Introduction
Today we're gonna take care of the bane of first-year linear algebra students: matrix definiteness! Apparently this doesn't yet have a challenge so here we go:
Input
- A \$n\times n\$ symmetric Matrix \$A\$ in any convenient format (you may also of course only take the upper or the lower part of the matrix)
- Optionally: the size of the matrix \$n\$
What to do?
The challenge is simple: Given a real-valued matrix \$n\times n\$ Matrix decide whether it is positive definite by outputting a truthy value if so and a falsey value if not.

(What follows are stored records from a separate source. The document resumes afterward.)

This design comes from an exercise in tuning for small area on the open sky130 flow, not from production work. Where RTL was checked, it was by simulation tests only, not by an equivalence proof against the original. No functional check of the RTL was part of run 7. Power and IR drop assume default switching activity.

===== design/flow/flow/run.sh =====
#!/bin/bash
# Own flow: the standard layout, with the combinational logic of the standard
# synthesis re-mapped for area by ABC. Registers (instances, names, cell types)
# are those of the standard synthesis.
set -euo pipefail
WORK=$(pwd)
R=$WORK/orfs/results/$FLOW_PLATFORM/Top_module/base
LIB=$FLOW_HOME/platforms/$FLOW_PLATFORM/lib/sky130_fd_sc_hd__tt_025C_1v80.lib
YOSYS=$FLOW_HOME/../tools/install/yosys/bin/yosys
[ -x "$YOSYS" ] || YOSYS=yosys

# 1. standard synthesis
bash standard.sh synth > $WORK/1_standard_synth.log 2>&1

# 2. re-map the combinational logic for area
mkdir -p $WORK/remap
cp $R/1_2_yosys.v $WORK/remap/standard.v
DONT_USE=""
for c in $(grep -o "\-dont_use [^ ]*" $WORK/orfs/logs/$FLOW_PLATFORM/Top_module/base/1_2_yosys.log | awk '{print $2}' | sort -u); do
  DONT_USE="$DONT_USE -dont_use $c"
done
REMAP_LIB=$LIB REMAP_DONT_USE="$DONT_USE" REMAP_IN=$WORK/remap/standard.v REMAP_TOP=$FLOW_TOP \
  REMAP_SCRIPT=$WORK/flow/remap.abc REMAP_OUT=$WORK/remap/remapped.v \
  $YOSYS -c $WORK/flow/remap.tcl > $WORK/2_remap.log 2>&1

# 3. the standard layout of the re-mapped netlist
bash standard.sh clean_synth > $WORK/3_clean_synth.log 2>&1
bash standard.sh SYNTH_NETLIST_FILES=$WORK/remap/remapped.v finish > $WORK/4_layout.log 2>&1

===== design/flow/flow/remap.tcl =====
# Re-map the combinational logic of the standard synthesis netlist for area.
# Registers stay as they are (same instances, names and cell types).
yosys -import
set lib $::env(REMAP_LIB)
set dont_use $::env(REMAP_DONT_USE)
read_liberty -ignore_miss_func $lib
read_verilog $::env(REMAP_IN)
hierarchy -check -top $::env(REMAP_TOP)
# registers and clock cells keep their hierarchy (they are not re-mapped)
foreach pat {sky130_fd_sc_hd__df* sky130_fd_sc_hd__edf* sky130_fd_sc_hd__sdf* sky130_fd_sc_hd__dl* sky130_fd_sc_hd__sedf*} {
  catch { setattr -mod -set keep_hierarchy 1 $pat }
}
flatten
opt_clean -purge
techmap
opt -fast -purge
abc -liberty $lib {*}$dont_use -script $::env(REMAP_SCRIPT)
opt_clean -purge
splitnets
opt_clean -purge
hilomap -singleton -hicell sky130_fd_sc_hd__conb_1 HI -locell sky130_fd_sc_hd__conb_1 LO
insbuf -buf sky130_fd_sc_hd__buf_4 A X
opt_clean -purge
select -module $::env(REMAP_TOP)
stat -liberty $lib
write_verilog -noattr -nohex -nodec -selected $::env(REMAP_OUT)

===== design/flow/config.mk =====
export PLATFORM = sky130hd
export DESIGN_NAME = Top_module
export DESIGN_NICKNAME = Top_module
export VERILOG_FILES = /design/flow/design.v
export SDC_FILE = /design/flow/constraint.sdc
export NUM_CORES = 4
export LEC_CHECK = 0
export CAP_MARGIN = 20
export CORE_MARGIN = 2
export CORE_UTILIZATION = 40
export CTS_BUF_LIST = sky130_fd_sc_hd__clkbuf_8
export CTS_CLUSTER_DIAMETER = 100
export CTS_CLUSTER_SIZE = 30
export SLEW_MARGIN = 20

You may assume your built-ins to actually work precisely and thus don't have to account for numerical issues which could lead to the wrong behaviour if the strategy / code "provably" should yield the correct result.
Who wins?
This is code-golf, so the shortest code in bytes (per-language) wins!

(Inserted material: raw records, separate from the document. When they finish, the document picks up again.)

This is an optimization exercise on Yosys and OpenROAD, whose aim is small area, not a production implementation.
At most, simulation tests tie the RTL to the original design; equivalence was not proved.
The flow treats the clock pin as an ideal source, which a real chip does not have.
No activity file was given, so power comes from the tool's default toggle rates.

lane 1:
==> flow/design.v <==
module debounce(
    input  btnl,
    input  clk,
    input  stb,      
    input  ph2,      
    input  btn,
    output fire
    );
reg       btn0, btn1, key, rose;
reg [4:0] btn_cnt;
localparam [4:0] C29 = 5'd24, C30 = 5'd16;
assign fire = rose & ph2;
always @(posedge clk or posedge btnl)
begin
    if (btnl)
        begin
            btn0 <= 0;  btn1 <= 0;  btn_cnt <= 0;  key <= 0;
        end
    else if (stb)
        begin
            btn0 <= btn;  btn1 <= btn0;
            if (btn0 ^ btn1)
                btn_cnt <= 0;
            else if (btn_cnt != C30)
                btn_cnt <= {btn_cnt[3:0], ~(btn_cnt[4] ^ btn_cnt[2])};
            if (btn_cnt == C29)
                key <= btn1;
        end
end
always @(posedge clk)
    if (stb)
        rose <= (btn_cnt == C29) & btn1 & ~key;
endmodule
module mch_codec
(
    input   btnl,  
    input   clk,   
    input   btnr,  
    input   btnd,  
    input   [15:0] sw,
    input   rxsd,
    output  reg txsd,
    output  [6:0] seg,
    output  dp,
    output  [3:0] an,
    output  reg [15:0] led
);
assign seg = 7'b1111111;
assign dp  = 1'b0;
reg [4:0] q25p;
reg [1:0] q4p;
localparam [4:0] L0 = 5'd0, L1 = 5'd1, L21 = 5'd22, L22 = 5'd13, L23 = 5'd26, L24 = 5'd20;
wire p99 = (q4p == 2'd3) & (q25p == L24);
wire stb = (q4p == 2'd3) & (q25p == L22);
always @(posedge clk or posedge btnl)
    if (btnl)
        begin q25p <= L21;  q4p <= 2'd3; end
    else if (q25p == L24)
        begin q25p <= L0;  q4p <= q4p + 2'd1; end
    else
        q25p <= {q25p[3:0], ~(q25p[4] ^ q25p[2])};
wire start, lsel_tg;
debounce u_debounce0 (.btnl(btnl), .clk(clk), .stb(stb), .ph2(p99), .btn(btnr), .fire(start));
debounce u_debounce1 (.btnl(btnl), .clk(clk), .stb(stb), .ph2(p99), .btn(btnd), .fire(lsel_tg));
reg lsel;
assign an = {lsel, ~lsel, ~lsel, lsel};
always @(posedge clk or posedge btnl)
    if (btnl)
        lsel <= 1'b0;
    else if (lsel_tg)
        lsel <= ~lsel;
reg [6:0] u;
wire      idle = (u[6:2] == 5'd0);       
always @(posedge clk or posedge btnl)
    if (btnl)
        u <= 0;
    else if (start)
        u <= 4;
    else if (p99 & ~idle)
        u <= (u[6] & u[4] & u[1] & u[0]) ? 7'd0 : u + 1'b1;      
reg [3:0] nib;
reg       sbit;
wire      lt   = (nib < 10);
wire [3:0] low = lt ? nib : nib + 4'd7;
wire      cap  = (q4p == 3) & (q25p == L23) & (u[2:0] == 3'd6);
always @(posedge clk)
    if (cap)
        begin
            sbit <= low[0];
            case (u[4:3])
            2'd3: nib <= sw[15:12];
            2'd0: nib <= sw[11:8];
            2'd1: nib <= sw[7:4];
            default: nib <= sw[3:0];
            endcase
        end
wire [2:0] j = u[2:0];
reg        cbit;
always @*
    case (j)
    3'd0: cbit = 1'b0;
    3'd1: cbit = ~lt;
    3'd2: cbit = lt;
    3'd3: cbit = lt;
    3'd4: cbit = low[3];
    3'd5: cbit = low[2];
    3'd6: cbit = low[1];
    default: cbit = sbit;
    endcase
reg bbit;
always @*
    if (u < 24)         bbit = ~u[1];             
    else if (u < 32)    bbit = (j == 3'd5);       
    else if (u < 64)    bbit = cbit;              
    else                bbit = ~u[1];             
wire sdo = bbit ^ ~q4p[1];
always @(posedge clk or posedge btnl)
    if (btnl)
        txsd <= 1;
    else if ((q25p == L1) & q4p[0])
        begin
            if (idle)           txsd <= 1'b1;
            else if (u < 16)    txsd <= u[1];
            else if (u < 72)    txsd <= sdo;
            else                txsd <= ~u[1];
        end
reg       rd0, rd1, rxing;
reg       chi;
reg [4:0] clo;
reg       pl0, pl1;
reg [7:0] acnt;
reg       bad;         
reg  [6:0] tpd;                  
wire [7:0] rbyte = {tpd, ~rd0};   
wire rR = pl0 & ~pl1;
wire rF = pl1 & ~pl0;
always @(posedge clk or posedge btnl)
    if (btnl)
        begin rd0 <= 1;  rd1 <= 1; end
    else
        begin rd0 <= rxsd;  rd1 <= rd0; end
always @(posedge clk or posedge btnl)
    if (btnl)
        begin rxing <= 0;  chi <= 1; end
    else if (~rxing & rd1 & ~rd0)
        begin rxing <= 1;  chi <= 0; end
    else if (rxing)
        begin
            if (rd0 ^ rd1)
                chi <= 0;
            else if (clo == L24)
                chi <= ~chi;
            if (acnt[7] & acnt[5] & acnt[3] & acnt[1])  rxing <= 0;    
        end
    else
        chi <= 1;
always @(posedge clk)
    if (~rxing | (rd0 ^ rd1) | (clo == L24))
        clo <= L0;
    else
        clo <= {clo[3:0], ~(clo[4] ^ clo[2])};
always @(posedge clk)
    begin pl0 <= chi;  pl1 <= pl0; end
always @(posedge clk)
    if (~rxing)
        acnt <= 0;
    else if (rR)                 
        acnt <= acnt + 1'b1;
always @(posedge clk)
    if (~rxing)
        bad <= 0;
    else if (rR & (((acnt < 24) & (rd0 != acnt[2])) | ((acnt == 8'd38) & (rbyte != 8'hcc))))
        bad <= 1;
reg [3:0] d0, d1, d2, d3;
reg [3:0] v;
reg       x0, x1, cm;
reg [3:0] nb0, nb1, nb2, nb3;
wire       dig   = (rbyte[7:4] == 4'h3) & (rbyte[3:0] < 10);
wire       alp   = (rbyte[7:4] == 4'h4) & (rbyte[3:0] > 0) & (rbyte[3:0] < 7);
wire       rvld  = dig | alp;
wire [3:0] rdec  = rbyte[6] ? rbyte[3:0] + 4'd9 : rbyte[3:0];    
always @(posedge clk)
    if (rR)
        begin
            if (~acnt[0])
                tpd <= rbyte[6:0];
            if (~acnt[7] & (acnt[3:0] == 4'd6))
                case (acnt[5:4])
                2'd0: begin d0 <= rdec;  v[0] <= rvld; end
                2'd1: begin d1 <= rdec;  v[1] <= rvld; end
                2'd2: begin d2 <= rdec;  v[2] <= rvld; end
                2'd3: begin d3 <= rdec;  v[3] <= rvld; end
                endcase
        end
always @(posedge clk or posedge btnl)
    if (btnl)
        begin x0 <= 1;  x1 <= 1;  cm <= 0; end
    else
        begin
            x0 <= pl1;  x1 <= x0;
            cm <= x1 & ~x0 & acnt[7] & ~acnt[4] & acnt[3] & acnt[2] & acnt[1] & ~acnt[0] & ~bad;   
        end
always @(posedge clk or posedge btnl)
    if (btnl)
        begin nb0 <= 0;  nb1 <= 0;  nb2 <= 0;  nb3 <= 0; end
    else if (cm)
        begin
            if (v[0]) nb0 <= d0;
            if (v[1]) nb1 <= d1;
            if (v[2]) nb2 <= d2;
            if (v[3]) nb3 <= d3;
        end
always @(posedge clk or posedge btnl)
    if (btnl)
        led <= 0;
    else if (lsel == 0)
        led <= sw;
    else
        led <= {nb0, nb1, nb2, nb3};
endmodule
clock: 10.0 ns
lec_check: 0
cap_margin: 20
core_margin: 2
core_utilization: 50
slew_margin: 20
standard.sh (not shown) runs the stock make flow with config.mk's settings and CLKGATE_MAP_FILE= SYNTH_SCRIPT=/design/flow/synth_recipe.tcl, a recipe that flattens the netlist after the stock synthesis.
==> flow/flow/run.sh <==
#!/bin/bash
# Layout = the standard ORFS flow (standard.sh), with these changes:
#  - synthesis maps logic with an area-oriented ABC script (flow/area.abc,
#    a 60 s &deepsyn AIG optimization, then area-oriented amap mapping);
#    the synthesis script is otherwise the standard flow's own (synth_recipe.tcl);
#  - ports are buffered with the smallest buffer (buf_1);
#  - CTS inserts no dummy loads, uses clkbuf_4 under a clkbuf_16 root;
#  - tie cells are not split per load;
#  - after CTS, fix_clk.tcl sizes each clock buffer to the smallest clkbuf
#    that keeps the slew at its loads under CLK_SLEW_TARGET.
# Each tool's output goes to its own log file in this folder.
set -euo pipefail
W=$PWD
{ head -n 1 synth_recipe.tcl; cat flow/abc_area.tcl; tail -n +2 synth_recipe.tcl; } > area_synth.tcl
sed "s#SYNTH_SCRIPT=[^ ]*#SYNTH_SCRIPT=$W/area_synth.tcl#" standard.sh > area_standard.sh
grep -q "SYNTH_SCRIPT=$W/area_synth.tcl" area_standard.sh
export AREA_ABC_SCRIPT=$W/flow/area.abc
export BUFFER_PORTS_ARGS="-buffer_cell sky130_fd_sc_hd__buf_1"
export CTS_ARGS="-sink_clustering_enable -repair_clock_nets -root_buf sky130_fd_sc_hd__clkbuf_16 -buf_list sky130_fd_sc_hd__clkbuf_4 -dont_use_dummy_load"
export SKIP_REPAIR_TIE_FANOUT=1
bash area_standard.sh cts > flow_to_cts.log 2>&1
RES_DIR=orfs/results/sky130hd/mch_codec/base CLK_SLEW_TARGET=0.1 \
  openroad -no_init -exit flow/fix_clk.tcl > fix_clk.log 2>&1
bash area_standard.sh > flow_finish.log 2>&1
Other scripts of this flow, unchanged in this note and not shown: flow/flow/abc_area.tcl, flow/flow/area.abc, flow/flow/fix_clk.tcl
Lane 1 went all the way through the flow, and no timing, DRC or antenna check failed.
The following lists how lane 2 was set up differently from lane 1:
diff --git a/flow/design.v b/flow/design.v
--- a/flow/design.v
+++ b/flow/design.v
@@ -71,12 +71,11 @@
         lsel <= ~lsel;
 reg [6:0] u;
-wire      idle = (u[6:2] == 5'd0);       
-always @(posedge clk or posedge btnl)
-    if (btnl)
-        u <= 0;
+always @(posedge clk or posedge btnl)
+    if (btnl)
+        u <= 127;
     else if (start)
         u <= 4;
-    else if (p99 & ~idle)
-        u <= (u[6] & u[4] & u[1] & u[0]) ? 7'd0 : u + 1'b1;      
+    else if (p99)
+        u <= (u[6] & u[4] & u[1] & u[0]) ? 7'd127 : u + 1'b1;    
 reg [3:0] nib;
 reg       sbit;
@@ -120,8 +119,8 @@
     else if ((q25p == L1) & q4p[0])
         begin
-            if (idle)           txsd <= 1'b1;
-            else if (u < 16)    txsd <= u[1];
+            if (u < 16)         txsd <= u[1];
             else if (u < 72)    txsd <= sdo;
-            else                txsd <= ~u[1];
+            else if (u < 84)    txsd <= ~u[1];
+            else                txsd <= 1'b1;
         end
 reg       rd0, rd1, rxing;
Results
[compare] base=lane 1 new=lane 2: power higher; floorplan die height higher; ratio of final minimum period to clock period lower. Synthesized area: lane 1 and lane 2 compared, lower one is lane 1. Sort lane 1 and lane 2 by number of nets produced by synthesis, descending, and lane 2 comes first. On hold slack, lane 1 and lane 2 are neck and neck.
Only the layout flow was run in lane 2; the RTL was not checked for function there.

-- re-timing with driven ports --
How much do the figures lean on ideal ports? The routed layouts below were timed once more, with nothing changed but the port constraints.
Step 1: set_driving_cell puts a clkbuf_16 on clk and a buf_2 on each other input, an assumption about the parent block.
Step 2 adds t to the input delays and takes it off the output delays; t is the mean of the earliest and latest rising clock arrival at the registers after step 1. Input paths then give back, and output paths get back, about the clock's delay inside the block.
a / b / c = no drivers / after step 1 / after step 2; a / b = the first two.
run	t, ns	slack for setup (ns)	worst setup path after step 2	clock arrival spread, ns
lane 1	0.377	6.005 / 5.968 / 6.345	register to output	0.027 / 0.028
lane 2	0.364	6.059 / 6.022 / 6.387	register to output	0.035 / 0.035
After both steps every run listed still meets setup and hold.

What is a positive-definite Matrix anyways?
There are apparently 6 equivalent formulations of when a symmetric matrix is positive-definite. I shall reproduce the three easier ones and reference you to Wikipedia for the more complex ones.
- If \$\forall v\in\mathbb R^n\setminus \{0\}: v^T Av>0\$ then \$A\$ is positive-definite.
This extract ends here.